While Edgar Goodspeed does find evidence that Notovitch was in Ladakh at the time he claims, he judges the essential part of his tale to be a hoax.

Some light was thrown upon the matter by a communication sent to The Nineteenth Century in June 1895 by Professor J. Archibald Douglas of Agra, who was at that time a guest in the Himis monastery, enjoying the hospitality of that very chief lama who was supposed to have imparted the Unknown Life to Notovitch. Douglas found the animal life in the Sind Valley much less picturesque than Notovitch had described, and no memory of any foreigner with a broken leg lingered at Leh or Himis. But Douglas' inquiries did at length elicit the report that a Russian gentleman named Notovitch had recently been treated for the toothache by the medical officer of Leh hospital. To that extent Notovitch's narrative seems to have been on firm ground.
But no further. The chief lama indignantly repudiated the statements ascribed to him by Notovitch, and declared that no traveler with a broken leg had ever been nursed at the monastery. He stated with emphasis that no such work as the "Life of Issa" was known in Tibet, and that the statement that he had imparted such a record to a traveler was a pure invention. When Notovitch's book was read to him he exclaimed with indignation, "Lies, lies, lies, nothing but lies!" The chief lama had not received from Notovitch the presents Notovitch reported having given him--the watch, the alarm clock, and the thermometer. He did not even know what a thermometer was. In short the chief lama made a clean sweep of the representations of Notovitch, and with the aid of Douglas effected what Muller described as his "annihilation.".

The story of his visit to Hemis seems to be taken from H.P. Blavatsky's Isis Unveiled.
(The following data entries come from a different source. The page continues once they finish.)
What follows belongs to an exercise in optimizing a design on an open flow for small area and a short achievable clock period; a production flow would make more cautious choices.
In this exercise RTL edits were held to simulation tests only and were not proved equivalent to the original.

==> flow/design.v <==
package armPkg;
  typedef logic [31:0] dataT;      
  typedef logic [3:0]  regAddrT;   
  typedef logic [3:0]  flagsT;     
  typedef enum logic [3:0] {
    aluAnd = 4'h0,
    aluEor = 4'h1,
    aluSub = 4'h2,
    aluRsb = 4'h3,
    aluAdd = 4'h4,
    aluAdc = 4'h5,
    aluSbc = 4'h6,
    aluRsc = 4'h7,
    aluTst = 4'h8,
    aluTeq = 4'h9,
    aluCmp = 4'ha,
    aluCmn = 4'hb,
    aluOrr = 4'hc,
    aluMov = 4'hd,
    aluBic = 4'he,
    aluMvn = 4'hf
  } aluOpT;
  typedef enum logic [1:0] {
    shLsl = 2'b00,
    shLsr = 2'b01,
    shAsr = 2'b10,
    shRor = 2'b11
  } shiftTypeT;
  typedef enum logic {
    modeImm = 1'b0,   
    modeReg = 1'b1    
  } operandModeT;
  localparam regAddrT PcReg    = 4'd15;   
  localparam dataT    NopInstr = '0;      
  localparam int FlagN = 3;
  localparam int FlagZ = 2;
  localparam int FlagC = 1;
  localparam int FlagV = 0;
endpackage
module armCore
#(
  parameter armPkg::dataT ResetAddr = '0
) (
  input  logic            Clk,
  input  logic            Reset,
  input  logic            Hold,
  output armPkg::dataT    InstrAddr,
  input  armPkg::dataT    Instr,
  output logic            WbEnable,
  output armPkg::regAddrT WbReg,
  output armPkg::dataT    WbData,
  output armPkg::flagsT   Flags
);
  logic [31:0] regs [15];
  logic [14:0] valid;                    
  logic [14:0] wbSel;
  logic [31:0] wbVal;
  always_ff @(posedge Clk or posedge Reset) begin
    if (Reset) begin
      valid <= '0;
    end else begin
      valid <= valid | wbSel;
    end
  end
  always_ff @(posedge Clk) begin
    for (int i = 0; i < 15; i++) begin
      if (wbSel[i]) regs[i] <= wbVal;
    end
  end
  logic [31:2] pc;                       
  logic [31:2] pcNext;                   
  assign InstrAddr = {pc, ResetAddr[1:0]};
  logic fImm, fReg, fSup, fCmp, fWrite, fSet, fMovLike;
  assign fImm     = (Instr[27:25] == 3'b001);
  assign fReg     = (Instr[27:25] == 3'b000) && !Instr[4];
  assign fSup     = (fImm || fReg) && (Instr != 32'd0);
  assign fCmp     = (Instr[24:23] == 2'b10);         
  assign fWrite   = fSup && !fCmp && (Instr[15:12] != 4'hf);
  assign fSet     = fSup && Instr[20];
  assign fMovLike = Instr[24] && Instr[23] && Instr[21];   
  logic [4:0] fRot;
  always_comb begin
    if (fImm)                       fRot = {Instr[11:8], 1'b0};
    else if (Instr[6:5] == 2'b00)   fRot = 5'd0 - Instr[11:7];
    else                            fRot = Instr[11:7];
  end
  logic [3:0]  fRm;
  logic [31:0] fRead, fRmVal;
  logic        fRmHit, fRmValid;
  assign fRm = Instr[3:0];
  always_comb begin
    fRead = 32'd0;                       
    for (int i = 0; i < 15; i++) begin
      fRead = fRead | ({32{fRm == 4'(i)}} & regs[i]);    
    end
    fRmHit   = |(wbSel & 15'((16'd1 << fRm)));
    fRmValid = fImm || (fRm == 4'hf) || fRmHit || |(valid & 15'((16'd1 << fRm)));
    if (fImm)         fRmVal = {24'd0, Instr[7:0]};
    else if (fRmHit)  fRmVal = wbVal;
    else              fRmVal = fRead;
  end
  logic        idWrite, idSet;
  logic        idImm;
  logic [3:0]  idOp;
  logic [3:0]  idRd;
  logic [11:4] idLo;                     
  logic [15:0] idRnOH;                   
  logic [15:0] idRmOH;                   
  logic [3:0]  idRotHi;                  
  logic [7:0]  idRotLo;                  
  logic [31:0] idRmVal;
  logic        idRmValid;                
  always_ff @(posedge Clk or posedge Reset) begin
    if (Reset) begin
      pc      <= ResetAddr[31:2];
      pcNext  <= ResetAddr[31:2] + 30'd1;
      idWrite <= 1'b0;
      idSet   <= 1'b0;
    end else if (!Hold) begin
      pc      <= pcNext;
      pcNext  <= pcNext + 30'd1;
      idWrite <= fWrite;
      idSet   <= fSet;
    end
  end
  always_ff @(posedge Clk) begin
    if (!Hold) begin
      idImm   <= fImm;
      idOp    <= Instr[24:21];
      idRd    <= Instr[15:12];
      idLo    <= Instr[11:4];
      idRnOH  <= fMovLike ? 16'd0 : (16'd1 << Instr[19:16]);
      idRmOH  <= fImm ? 16'd0 : (16'd1 << fRm);
      idRotHi <= 4'd1 << fRot[4:3];
      idRotLo <= 8'd1 << fRot[2:0];
    end
  end
  always_ff @(posedge Clk) begin
    if (!Hold) begin
      idRmVal   <= fRmVal;
      idRmValid <= fRmValid;
    end else if (|(wbSel & idRmOH[14:0])) begin
      idRmVal   <= wbVal;
      idRmValid <= 1'b1;
    end
  end
  logic [31:0] rnVal;
  always_comb begin
    rnVal = idRnOH[15] ? {pcNext, ResetAddr[1:0]} : 32'd0;
    for (int i = 0; i < 15; i++) begin
      rnVal = rnVal | ({32{idRnOH[i] && valid[i]}} & regs[i]);
    end
  end
  logic [1:0]  shType;
  logic [4:0]  shAmt;
  logic [31:0] shMask;
  logic        shFill;
  assign shType = idLo[6:5];
  assign shAmt  = idLo[11:7];
  always_comb begin
    for (int i = 0; i < 32; i++) begin
      if (!idRmValid)                shMask[i] = 1'b0;    
      else if (idImm || shType == 2'b11)  shMask[i] = 1'b1;
      else if (shType == 2'b00)      shMask[i] = (5'(i) >= shAmt);
      else                           shMask[i] = ({1'b0, 5'(i)} + {1'b0, shAmt}) <= 6'd31;
    end
  end
  logic [31:0] rmVal;
  assign rmVal  = idRmVal | ({32{idRmOH[15]}} & {pcNext, ResetAddr[1:0]});
  assign shFill = !idImm && idRmValid && (shType == 2'b10) && rmVal[31];
  logic [31:0] rotMid, rotOut, opB;
  always_comb begin
    for (int i = 0; i < 32; i++) begin
      rotMid[i] = 1'b0;
      for (int k = 0; k < 4; k++) rotMid[i] = rotMid[i] | (idRotHi[k] & rmVal[(i + 8 * k) % 32]);
    end
    for (int i = 0; i < 32; i++) begin
      rotOut[i] = 1'b0;
      for (int j = 0; j < 8; j++) rotOut[i] = rotOut[i] | (idRotLo[j] & rotMid[(i + j) % 32]);
    end
  end
  assign opB = (rotOut & shMask) | (~shMask & {32{shFill}});
  logic dArith, dInvA, dInvB, dCinOne, dCinC, dSelP, dSelG;
  always_comb begin
    dArith  = 1'b1;
    dInvA   = 1'b0;
    dInvB   = 1'b0;
    dCinOne = 1'b0;
    dCinC   = 1'b0;
    dSelP   = 1'b0;
    dSelG   = 1'b0;
    case (idOp)
      4'h0, 4'h8: begin dArith = 1'b0; dSelG = 1'b1; end                  
      4'h1, 4'h9: begin dArith = 1'b0; dSelP = 1'b1; end                  
      4'hc:       begin dArith = 1'b0; dSelP = 1'b1; dSelG = 1'b1; end    
      4'hd:       begin dArith = 1'b0; dSelP = 1'b1; end                  
      4'he:       begin dArith = 1'b0; dSelG = 1'b1; dInvB = 1'b1; end    
      4'hf:       begin dArith = 1'b0; dSelP = 1'b1; dInvB = 1'b1; end    
      4'h2, 4'ha: begin dInvB = 1'b1; dCinOne = 1'b1; end                 
      4'h3:       begin dInvA = 1'b1; dCinOne = 1'b1; end                 
      4'h4, 4'hb: ;                                                       
      4'h5:       dCinC = 1'b1;                                           
      4'h6:       begin dInvB = 1'b1; dCinC = 1'b1; end                   
      default:    begin dInvA = 1'b1; dCinC = 1'b1; end                   
    endcase
  end
  logic [31:0] opX, opY;
  assign opX = rnVal ^ {32{dInvA}};
  assign opY = opB ^ {32{dInvB}};
  logic        exWrite, exSet;
  logic [31:0] exX, exP, exG;
  logic        exArith, exCinOne, exCinC, exSelP, exSelG;
  logic [3:0]  exRd;
  always_ff @(posedge Clk or posedge Reset) begin
    if (Reset) begin
      exWrite <= 1'b0;
      exSet   <= 1'b0;
    end else begin
      exWrite <= idWrite && !Hold;       
      exSet   <= idSet && !Hold;
    end
  end
  always_ff @(posedge Clk) begin
    exX      <= opX;
    exP      <= opX ^ opY;
    exArith  <= dArith;
    exCinOne <= dCinOne;
    exCinC   <= dCinC;
    exSelP   <= dSelP;
    exSelG   <= dSelG;
    exRd     <= idRd;
  end
  logic        cin;
  assign cin = exCinOne || (exCinC && Flags[armPkg::FlagC]);
  assign exG = exX & ~exP;               
  logic [31:0] gk, pk, gg, pg;
  logic [32:0] carry;
  always_comb begin
    gk = exG;
    pk = exP;
    for (int d = 1; d < 32; d = d * 2) begin
      gg = gk;
      pg = pk;
      for (int i = d; i < 32; i++) begin
        gg[i] = gk[i] | (pk[i] & gk[i - d]);
        pg[i] = pk[i] & pk[i - d];
      end
      gk = gg;
      pk = pg;
    end
    carry = {gk | (pk & {32{cin}}), cin};
  end
  logic [31:0] sum, logicRes, result;
  logic [31:0] kin;
  logic        zero;
  assign sum      = exP ^ carry[31:0];
  assign logicRes = ({32{exSelP}} & exP) | ({32{exSelG}} & exG);
  assign result   = exArith ? sum : logicRes;
  assign kin  = {exP[30:0] | exG[30:0], cin};
  assign zero = exArith ? &(~(exP ^ kin)) : (logicRes == 32'd0);
  always_ff @(posedge Clk or posedge Reset) begin
    if (Reset) begin
      Flags <= '0;
    end else if (exSet) begin
      Flags[armPkg::FlagN] <= result[31];
      Flags[armPkg::FlagZ] <= zero;
      if (exArith) begin
        Flags[armPkg::FlagC] <= carry[32];
        Flags[armPkg::FlagV] <= carry[32] ^ carry[31];
      end
    end
  end
  logic        memWrite;
  logic [3:0]  memRd;
  logic [31:0] memData;
  always_ff @(posedge Clk or posedge Reset) begin
    if (Reset) begin
      memWrite <= 1'b0;
      WbEnable <= 1'b0;
      wbSel    <= '0;
    end else begin
      memWrite <= exWrite;
      WbEnable <= memWrite;
      wbSel    <= memWrite ? 15'((16'd1 << memRd)) : 15'd0;   
    end
  end
  always_ff @(posedge Clk) begin
    memRd   <= exRd;
    memData <= result;
    wbVal   <= memData;
    if (memWrite) begin                  
      WbReg  <= memRd;
      WbData <= memData;
    end
  end
endmodule
clock: 6.3 ns
lec_check: 0
cap_margin: 20
core_margin: 2
core_utilization: 40
setup_slack_margin: 3.85
slew_margin: 20
run.sh (not shown) runs the stock make flow with config.mk's settings and CLKGATE_MAP_FILE= SYNTH_SCRIPT=/design/flow/synth_recipe.tcl, a recipe that flattens the netlist after the stock synthesis.
The baseline passed the timing, DRC and antenna checks.
Then changed:
CTS_CLUSTER_DIAMETER = 80   (was unset)
CTS_CLUSTER_SIZE = 20   (was unset)
SETUP_SLACK_MARGIN = 4.0   (was 3.85)
TNS_END_PERCENT = 0   (was unset)
Clock-buffer cell count came out lower by 29.
Non-clock buffer count decreases by 169.
Die area does not change.
Final area fell by 10%.
Worst setup slack improved by 0.043 ns.
Area after synthesis stays the same.
Final cell count is lower by 5.1%.

==> static timing again, ports no longer ideal <==
The flow's constraints put no driver on any port. The routed layouts listed below were extracted and timed again, unchanged, in two steps.
Step 1: set_driving_cell puts a clkbuf_16 on Clk and a buf_2 on each other input, an assumption about the parent block.
Step 2 also shifts input and output timing later by t, the mid clock arrival at the registers, as if the neighbouring blocks saw the same clock.
Three values: ideal ports, drivers, drivers and shift; two values: the first two.
| run | t, ns | slack for setup (ns) | worst register clock-pin slew, ns | worst slew at a driven data input, ns | cell pins on the clock port's net |
|---|---|---|---|---|---|
| the first run | 0.742 | 3.578 / 3.573 / 2.831 | 0.07 / 0.07 | 0.15 | 1 |
| the second run | 0.712 | 3.622 / 3.622 / 2.923 | 0.10 / 0.10 | 0.08 | 1 |
After both steps every run listed still meets setup and hold. The setup slack of the first run, which loses most, moves by -0.005 ns with the drivers and by -0.747 ns with both steps.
In the original, the traveler with the broken leg was taken in at Mount Athos in Greece and found the text of Celsus' True Doctrine in the monastery library. But in fact proof was found that Notovitch was in Leh and Hemis. A German dentist residing there had treated him, extracting one of his teeth. There is the written record in his diary which is shown in the book of Holger Kersten.

The idea that Jesus was in India was also inspired by a statement in Isis that he went to the foothills of the Himalayas.

Bart D. Ehrman says that "Today there is not a single recognized scholar on the planet who has any doubts about the matter. The entire story was invented by Notovitch, who earned a good deal of money and a substantial amount of notoriety for his hoax."